### [WORK ORDER]
Of all the entries below, retype only the lines from the one with "area share, %" through the one with "adders and majority", exactly as they appear.

### [PROVIDED RECORDS]
## config.mk

```make
export PLATFORM = sky130hd
export DESIGN_NAME = dly_sched
export DESIGN_NICKNAME = d
export VERILOG_FILES = /design/src/rtl/dly_pkg.sv /design/src/rtl/dly_channel.sv /design/src/rtl/dly_fanout.sv /design/src/rtl/dly_sched.sv
export SDC_FILE = /design/constraint.sdc
export NUM_CORES = 1
export LEC_CHECK = 0
export ABC_AREA = 0
export BUFFER_PORTS_ARGS = -buffer_cell sky130_fd_sc_hd__buf_2
export CORE_MARGIN = 8
export CORE_UTILIZATION = 61
export DETAILED_ROUTE_END_ITERATION = 10
export PLACE_DENSITY = 0.79
export SYNTH_ARGS = -nofsm -noshare
export SYNTH_HDL_FRONTEND = slang
export SYNTH_SLANG_ARGS = --single-unit
```

## constraint.sdc

```tcl
create_clock -name clk -period 2.8 [get_ports clk]
set_input_delay 0.28 -clock clk [delete_from_list [all_inputs] [get_ports clk]]
set_output_delay 0.28 -clock clk [all_outputs]
set_load 0.01 [all_outputs]
```

## src/rtl/dly_pkg.sv

```systemverilog
package dly_pkg;
    localparam int NUM_CH  = 4;
    localparam int NUM_SLT = 8;
    localparam int DLY_W   = 11;
    localparam int LOOP_W  = 5;

    typedef struct packed {
        logic [NUM_CH-1:0]  chain;
        logic [NUM_SLT-1:0] slots;
        logic [LOOP_W-1:0]  loops;
        logic [DLY_W-1:0]   delay;
    } dly_cfg_t;

    // Delay zero behaves as one tick
    function automatic logic at_end(input logic [DLY_W-1:0] cnt);
        return (cnt >> 1) == '0;
    endfunction
endpackage

```

## src/rtl/dly_channel.sv

```systemverilog
module dly_channel
    import dly_pkg::*;
(
    input  logic     clk,
    input  logic     rst,
    input  logic     tick,
    input  logic     cfg_we,
    input  dly_cfg_t cfg_in,
    input  logic     kick_set,
    input  logic     kick_clr,
    input  logic     restart,
    output logic     expire,
    output dly_cfg_t cfg_q
);
    logic              active_q;
    logic [DLY_W-1:0]  count_q;
    logic [LOOP_W-1:0] loops_q;
    logic              start;

    assign start  = (kick_set | restart) && (cfg_q != '0);
    assign expire = active_q && tick && at_end(count_q) && !kick_clr && !start;

    always_ff @(posedge clk) begin
        if (rst) begin
            cfg_q    <= '0;
            active_q <= 1'b0;
            count_q  <= '0;
            loops_q  <= '0;
        end else begin
            if (cfg_we)
                cfg_q <= cfg_in;
            if (kick_clr) begin
                active_q <= 1'b0;
            end else if (start) begin
                active_q <= 1'b1;
                count_q  <= cfg_q.delay;
                loops_q  <= cfg_q.loops;
            end else if (active_q && tick) begin
                if (at_end(count_q)) begin
                    if (loops_q != '0) begin
                        loops_q <= loops_q - 1'b1;
                        count_q <= cfg_q.delay;
                    end else begin
                        active_q <= 1'b0;
                    end
                end else begin
                    count_q <= count_q - 1'b1;
                end
            end
        end
    end


    halt_chk: assert property (@(posedge clk) disable iff (rst)
        kick_clr |=> !active_q);

    idle_cfg_chk: assert property (@(posedge clk) disable iff (rst)
        (cfg_q == '0 && !active_q) |=> !active_q);

    loop_dec_chk: assert property (@(posedge clk) disable iff (rst)
        (expire && loops_q != '0) |=> (active_q && loops_q == $past(loops_q) - 1'b1));

    loop_end_chk: assert property (@(posedge clk) disable iff (rst)
        (expire && loops_q == '0) |=> !active_q);
endmodule

```

## src/rtl/dly_fanout.sv

```systemverilog
module dly_fanout
    import dly_pkg::*;
#(
    parameter int N_CH = NUM_CH
) (
    input  logic                          clk,
    input  logic                          rst,
    input  logic [N_CH-1:0]               expire,
    input  logic [N_CH-1:0][NUM_SLT-1:0]  slot_masks,
    input  logic [N_CH-1:0][N_CH-1:0]     chain_masks,
    output logic [NUM_SLT-1:0]            slot_trig,
    output logic [N_CH-1:0]               chan_start
);
    logic [NUM_SLT-1:0] slot_d;
    logic [N_CH-1:0]    start_d;

    always_comb begin
        slot_d  = '0;
        start_d = '0;
        for (int i = 0; i < N_CH; i++) begin
            if (expire[i]) begin
                slot_d  = slot_d | slot_masks[i];
                start_d = start_d | chain_masks[i];
            end
        end
    end

    always_ff @(posedge clk) begin
        if (rst) begin
            slot_trig  <= '0;
            chan_start <= '0;
        end else begin
            slot_trig  <= slot_d;
            chan_start <= start_d;
        end
    end


    slot_src_chk: assert property (@(posedge clk) disable iff (rst)
        (|slot_trig) |-> $past(|expire));

    start_src_chk: assert property (@(posedge clk) disable iff (rst)
        (|chan_start) |-> $past(|expire));

    slot_pulse_chk: assert property (@(posedge clk) disable iff (rst)
        (|slot_trig) |=> ((slot_trig & $past(slot_trig)) == '0 || $past(|expire)));
endmodule

```

## src/rtl/dly_sched.sv

```systemverilog
module dly_sched
    import dly_pkg::*;
(
    input  logic                clk,
    input  logic                rst,
    input  logic                tick,
    input  logic                cfg_we,
    input  logic [1:0]          cfg_idx,
    input  logic [DLY_W-1:0]    cfg_delay,
    input  logic [LOOP_W-1:0]   cfg_loops,
    input  logic [NUM_SLT-1:0]  cfg_slots,
    input  logic [NUM_CH-1:0]   cfg_chain,
    input  logic [NUM_CH-1:0]   kick_set,
    input  logic [NUM_CH-1:0]   kick_clr,
    output logic [NUM_SLT-1:0]  slot_trig,
    output logic [NUM_CH-1:0]   chan_start
);
    dly_cfg_t                        cfg_word;
    dly_cfg_t [NUM_CH-1:0]           cfg_bank;
    logic [NUM_CH-1:0]               expire;
    logic [NUM_CH-1:0][NUM_SLT-1:0]  slot_masks;
    logic [NUM_CH-1:0][NUM_CH-1:0]   chain_masks;

    assign cfg_word = '{chain: cfg_chain, slots: cfg_slots,
                        loops: cfg_loops, delay: cfg_delay};

    for (genvar g = 0; g < NUM_CH; g++) begin : g_ch
        dly_channel u_ch (
            .clk      (clk),
            .rst      (rst),
            .tick     (tick),
            .cfg_we   (cfg_we && cfg_idx == g),
            .cfg_in   (cfg_word),
            .kick_set (kick_set[g]),
            .kick_clr (kick_clr[g]),
            .restart  (chan_start[g]),
            .expire   (expire[g]),
            .cfg_q    (cfg_bank[g])
        );
        assign slot_masks[g]  = cfg_bank[g].slots;
        assign chain_masks[g] = cfg_bank[g].chain;
    end

    dly_fanout #(.N_CH(NUM_CH)) u_fan (
        .clk         (clk),
        .rst         (rst),
        .expire      (expire),
        .slot_masks  (slot_masks),
        .chain_masks (chain_masks),
        .slot_trig   (slot_trig),
        .chan_start  (chan_start)
    );


    rst_out_chk: assert property (@(posedge clk)
        $past(rst) |-> (slot_trig == '0 && chan_start == '0));
endmodule

```

======== After elaboration in Yosys (flattened, before gate mapping) ========
Cells that the tools add are included.
word-level totals
  RAM bits ................................ 0
  memories ................................ 0
  latch bits .............................. 0
  bits in read-only memories .............. 0
  bits of input ports ..................... 42
  output and inout port bits .............. 12
  logic and storage cells ................. 192
  register bits after elaboration ......... 192
cells by class
  shift-type cells ........................ 0
  div/mod/pow operators ................... 0
  add/sub/neg operators ................... 8
  magnitude comparators ................... 0
  mux-type cells .......................... 56
  eq/ne operators ......................... 11
  bitwise logic cells ..................... 14
  reductions and logical operators ........ 73
  multipliers ............................. 0
operators by type and width
  kind                   count
  $mux 11                16
  $reduce_bool 28->1     4
  $mux 5                 16
  $logic_not 11->1       4
  $sub 11x1->11 const B  4
  $mux 8                 4
  $logic_and 1x1->1      24
  $or 8x8->8             3
  $reduce_and 3->1       8
  $reduce_bool 2->1      12
  $reduce_bool 5->1      4
  $sub 5x1->5 const B    4
  $mux 1                 16
  $mux 4                 4
  $reduce_and 4->1       4
  $ne 3x2->1 const B     4
  $or 4x4->4             3
  $logic_not 1->1        8
  $ne 2x1->1 const B     4
  $reduce_or 2->1        4
  $eq 2x2->1 const B     2
  $not 1->1              4
  $or 1x1->1             4
  $eq 2x1->1 const B     1
  $logic_not 2->1        1

======== Depth between registers and ports, before layout ========
Gate-level depths: netlist of run 1.
  word-level depth ........................ 11
  depth in mapped cells ................... 9
  gate-level depth less buffers ........... 8

======== Modules after synthesis ========
Synthesis of run 1 repeated with hierarchy kept, for this count alone.
unflattened totals
  cell total of the unflattened synthesis .. 1073
  area total of the unflattened synthesis .. 9497.9 um2
modules (own cells, without submodules)
  module       cells each  seq. area each (um2)  instances  area each (um2)
  dly_channel  254         900.9                 4          2234.6
  dly_fanout   53          240.2                 1          521.8
  dly_sched    4           0.0                   1          37.5

======== Least setup slack after synthesis of run 1 ========
Ideal clock, no wire load.
  kind .................................... register to register
  from .................................... reg g_ch[0].u_ch.count_q[4]
  to ...................................... reg g_ch[0].u_ch.count_q[0]
  library setup time ...................... 0.133 ns
  data arrival time ....................... 1.927 ns
  period minus slack after synthesis ...... 2.060 ns
  stages on the path, launching flop included .. 9
  path slack .............................. 0.740 ns
  buffers on the path ..................... 3
  cells stage by stage .................... dfxtp_1 buf_6 or4_4 nor4_4 buf_6 a21oi_2 o21ai_1 buf_4 o221ai_1
on the way
  word-level cells in the longest chain between the ends .. 4
  elaborated cells between the ends (all ways) .. 6
  classes of those cells .................. 1 x eq/ne; 3 x mux; 2 x reduce/logical
RTL lines
  what                      RTL line           RTL
  start: declaration        dly_channel.sv:16  logic [DLY_W-1:0] count_q;
  start signal: assignment  dly_channel.sv:36  count_q <= cfg_q.delay;
  start signal: assignment  dly_channel.sv:42  count_q <= cfg_q.delay;
  start signal: assignment  dly_channel.sv:47  count_q <= count_q - 1'b1;
  $logic_not 11->1 *        dly_pkg.sv:16      return (cnt >> 1) == '0;
  $mux 11                   dly_channel.sv:39  if (at_end(count_q)) begin
  $mux 11                   dly_channel.sv:38  end else if (active_q && tick) begin
  $mux 11                   dly_channel.sv:34  end else if (start) begin
Every way passes the cells marked *; elsewhere a longest branch is shown, timed or not. The select of a mux whose other input is x is not followed.
A chain may end at the register's enable or synchronous reset.

======== Worst setup path in the final report of run 1 ========
  from .................................... reg g_ch[0].u_ch.cfg_q[16] (netlist name)
  to ...................................... reg g_ch[0].u_ch.count_q[7]
on the way
  word-level cells in the longest chain between the ends .. 4
  elaborated cells between the ends (all ways) .. 6
  classes of those cells .................. 1 x eq/ne; 1 x mux; 4 x reduce/logical
RTL lines
  what                                                              RTL line           RTL
  start: declaration                                                dly_channel.sv:13  output dly_cfg_t cfg_q
  start signal: assignment                                          dly_channel.sv:31  cfg_q <= cfg_in;
  $reduce_bool 28->1 *                                              dly_channel.sv:20  assign start = (kick_set | restart) && (cfg_q != '0);
  $logic_and 1x1->1 *                                               dly_channel.sv:20
  $ne 3x2->1 (no line) / $reduce_bool 2->1 (equally long branches)  --
  $reduce_and 3->1 (no line)                                        --
Every way passes the cells marked *; elsewhere a longest branch is shown, timed or not.

==> results.py, run 1 <==
metrics = {
    "cells_and_area": {
        "num-nets-final": 1220,
        "n_antenna_cell": 0,
        "drive_gt1_share_pct": 11.9,
        "layout-area-overhead-vs-synth_pct": 11.1,
    },
    "synth": {
        "ys.flop_type": "dfxtp_1",
        "yosysWarnings": 0,
        "synth_top_area_share_pct": 43.2,
        "syn-cell-area_sq_um": 8890,
        "synth_commonest_cells": "nand2_1, dfxtp_1, a21oi_1",
        "async_reset_ff_share_pct": 0,
        "synth.avg_cell_area_sq_um": 7.83,
        "synthTopCellsByArea": "dfxtp_1, nand2_1, a21oi_1",
        "synth-seq-cells": 192,
        "synth_edf_count": 0,
        "synth.most_common_cell": "nand2_1",
        "synth_area_leader_cell": "dfxtp_1",
        "syn-num-nets": 1189,
        "synthDistinctLibCells": 67,
        "netlist_instances": 1135,
        "ys_seq_area_share_pct": 43.2,
    },
    "setup_path": {
        "r2r-start": "g_ch[0].u_ch.cfg_q[16]",
        "worstPathCellList": "nor4_1 > nand4_1 > o22a_1 > or4_1 > o221ai_1",
        "critPathLaunchType": "register",
        "crit_fanout": 16,
        "worst_ep_required_time_ps": 3140,
        "max_stage_delay_ps": 700,
        "cp-end-kind": "register",
        "crit_type": "register to register",
        "cp_data_arrival_time_ps": 2870,
        "slowest_stage": "or4_1",
        "r2r_cells": 5,
        "r2r_end": "g_ch[0].u_ch.count_q[7]",
        "r2r_slack_ps": 270,
    },
    "detailed_routing": {
        "drt_iter0_markers": 1086,
        "drc": 0,
        "final_antenna_net_count": 0,
        "dr_total_vias": 8565,
        "drt-pass1-iter-count": 7,
        "totalWireLength_microns": 25700,
        "avgRoutedWirePerCell_microns": 18.8,
        "viasPerCell": 6.28,
    },
    "clock_tree": {
        "cts_buffer_depth": 2,
        "clkSinkCount": 192,
        "cts_buffers": 17,
        "tritoncts": "built",
        "post-cts-setup-buffers": 0,
        "cts_root_buffer": "clkbuf_16",
        "h-tree-depth": 4,
        "clk_pin_slew_ps": 70,
        "cts_resized": 0,
        "holdBufCountCts": 0,
        "clk_latency_ps": 440,
    },
    "floorplanning": {
        "die_y_microns": 137,
        "rows": 44,
        "dieWidth_microns": 137,
        "initial_core_util_pct": 61.9,
        "io-pin-count": 54,
        "core_sq_um": 14400,
        "dieArea_sq_um": 18700,
    },
    "timing": {
        "tns_ps": 0,
        "worstMarginPinSlew_ps": 775,
        "clock.fmax_mhz": 395,
        "whs_ps": 23.9,
        "setup_viol": 0,
        "slew_violations": 0,
        "finalHoldViolCount": 0,
        "period_share_pct": 90.4,
        "final.setup_skew_ps": 10.8,
        "period_needed_ps": 2530,
        "slew_headroom_pct": 47.6,
        "rsz0062_at_grt": "false",
    },
    "hold_path": {
        "worstHoldStart": "kick_clr[3]",
        "hold_depth": 2,
        "whs_endpoint": "g_ch[3].u_ch.active_q",
        "hold_path_class": "input port to register",
    },
    "global_routing": {
        "grt_use_total_pct": 27.9,
        "grt_max_degree": 62,
        "overflow": 0,
        "antenna_found_initial": 0,
        "grt_pass1_vias": 7971,
        "grt_pass1_wl_microns": 41300,
    },
    "pwr": {
        "ir_drop_mv": 0.506,
        "p_leak_nw": 3.66,
        "power_density_nw_per_um2": 759,
        "finalPower_mw": 7.50,
    },
    "run_status": {
        "status": "finished clean",
    },
    "placement": {
        "gp_congestion": 0.946,
        "hpwl_microns": 17900,
        "port_buffers": 53,
    },
    "flow_run": {
        "drv_cap": 0,
    },
}
how the worst max path moves through the flow:
stage | from | to | slack, ps | cells after the start
final | g_ch[0].u_ch.cfg_q[16] | g_ch[0].u_ch.count_q[7] | 270 | 5
after global routing | g_ch[0].u_ch.cfg_q[17] | g_ch[0].u_ch.count_q[7] | 90 | 5
after floorplan | g_ch[0].u_ch.count_q[4] | g_ch[0].u_ch.count_q[0] | 740 | 8
after detailed placement | g_ch[0].u_ch.cfg_q[16] | g_ch[0].u_ch.count_q[2] | 320 | 6
after global placement | g_ch[0].u_ch.cfg_q[16] | g_ch[0].u_ch.count_q[2] | 360 | 6
after CTS | g_ch[0].u_ch.cfg_q[16] | g_ch[0].u_ch.count_q[7] | 310 | 5
layout make-up:
cell class / instances / area (sq um)
Multi-Input combinational cell: 848 / 4660
Fill cell: 1139 / 4490
Sequential cell: 192 / 3840
Clock buffer: 23 / 468
Timing Repair Buffer: 78 / 455
Tap cell: 184 / 230
Inverter: 29 / 109
Clock inverter: 9 / 108
where the power goes:
group	leakage (nW)	internal, mW	switching (mW)
registers	1.56	2.88	0.161
logic	1.82	0.820	1.22
clock network	0.278	1.36	1.05
critical path, delay by kind of cell, from the launching register on:
kind / cells / cell delay, ps
AO/OA/AOI/OAI: 2 / 730
AND/OR/NAND/NOR: 3 / 1390
flip-flops: 1 / 330
registers in the layout, summed over array words and instances (netlist names):
signal and flops:
g_ch.u_ch.active_q 4, g_ch.u_ch.cfg_q 112, g_ch.u_ch.count_q 44, g_ch.u_ch.loops_q 20
u_fan.chan_start 4, u_fan.slot_trig 8
cell families (layout without fill, tap and decap cells):
family                     after synthesis  in the layout  synth area share, %
AOI/OAI and AO/OA                      295            295                 20.8
xor gates and xnor gates                12             12                 1.18
adders and majority gates               12             12                 1.69
buffers and inverters                   95            139                 4.50
DFF                                    192            192                 43.2
muxes                                   20             20                 2.27
and+or+nand+nor                        509            509                 26.3
placed cells by master (no fill, tap or decap), drive strengths merged, types with 6 or more instances in the layout:
cell       n
nor2      39
a222oi    12
clkbuf    23
or4        7
xnor2      8
o2bb2ai   14
o22ai     10
o31ai      6
dfxtp    192
ha        12
nor3b      9
nor3      40
inv       30
and3       6
o21ai     39
nor4b      6
a21oi    160
buf       78
nand2    299
nand3     23
or2       10
mux2i     19
nor4      47
stage by stage:
step           utilization, %  setup slack, ps  area [sq um]  cells
3_5_place_dp             64.7              324          9300   1331
2_1_floorplan               -              740          8890   1135
6_report                 68.7              269          9870   1363
3_3_place_gp             64.7              355          9300   1331
5_1_grt                  68.7             86.9          9870   1363
4_1_cts                  68.7              307          9870   1363
layer usage:
metal	global-route usage, %	vias up	share of wire (%)
met3	5.40	70	8.9
met1	38.0	3958	43
li1	-	4114	-
met4	12.3	0	3.8
met2	42.2	423	44
met5	0	-	0
(Power assumes the default switching activity.)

### [PROBLEM SOLUTION]
family                     after synthesis  in the layout  synth area share, %
AOI/OAI and AO/OA                      295            295                 20.8
xor gates and xnor gates                12             12                 1.18
adders and majority gates               12             12                 1.69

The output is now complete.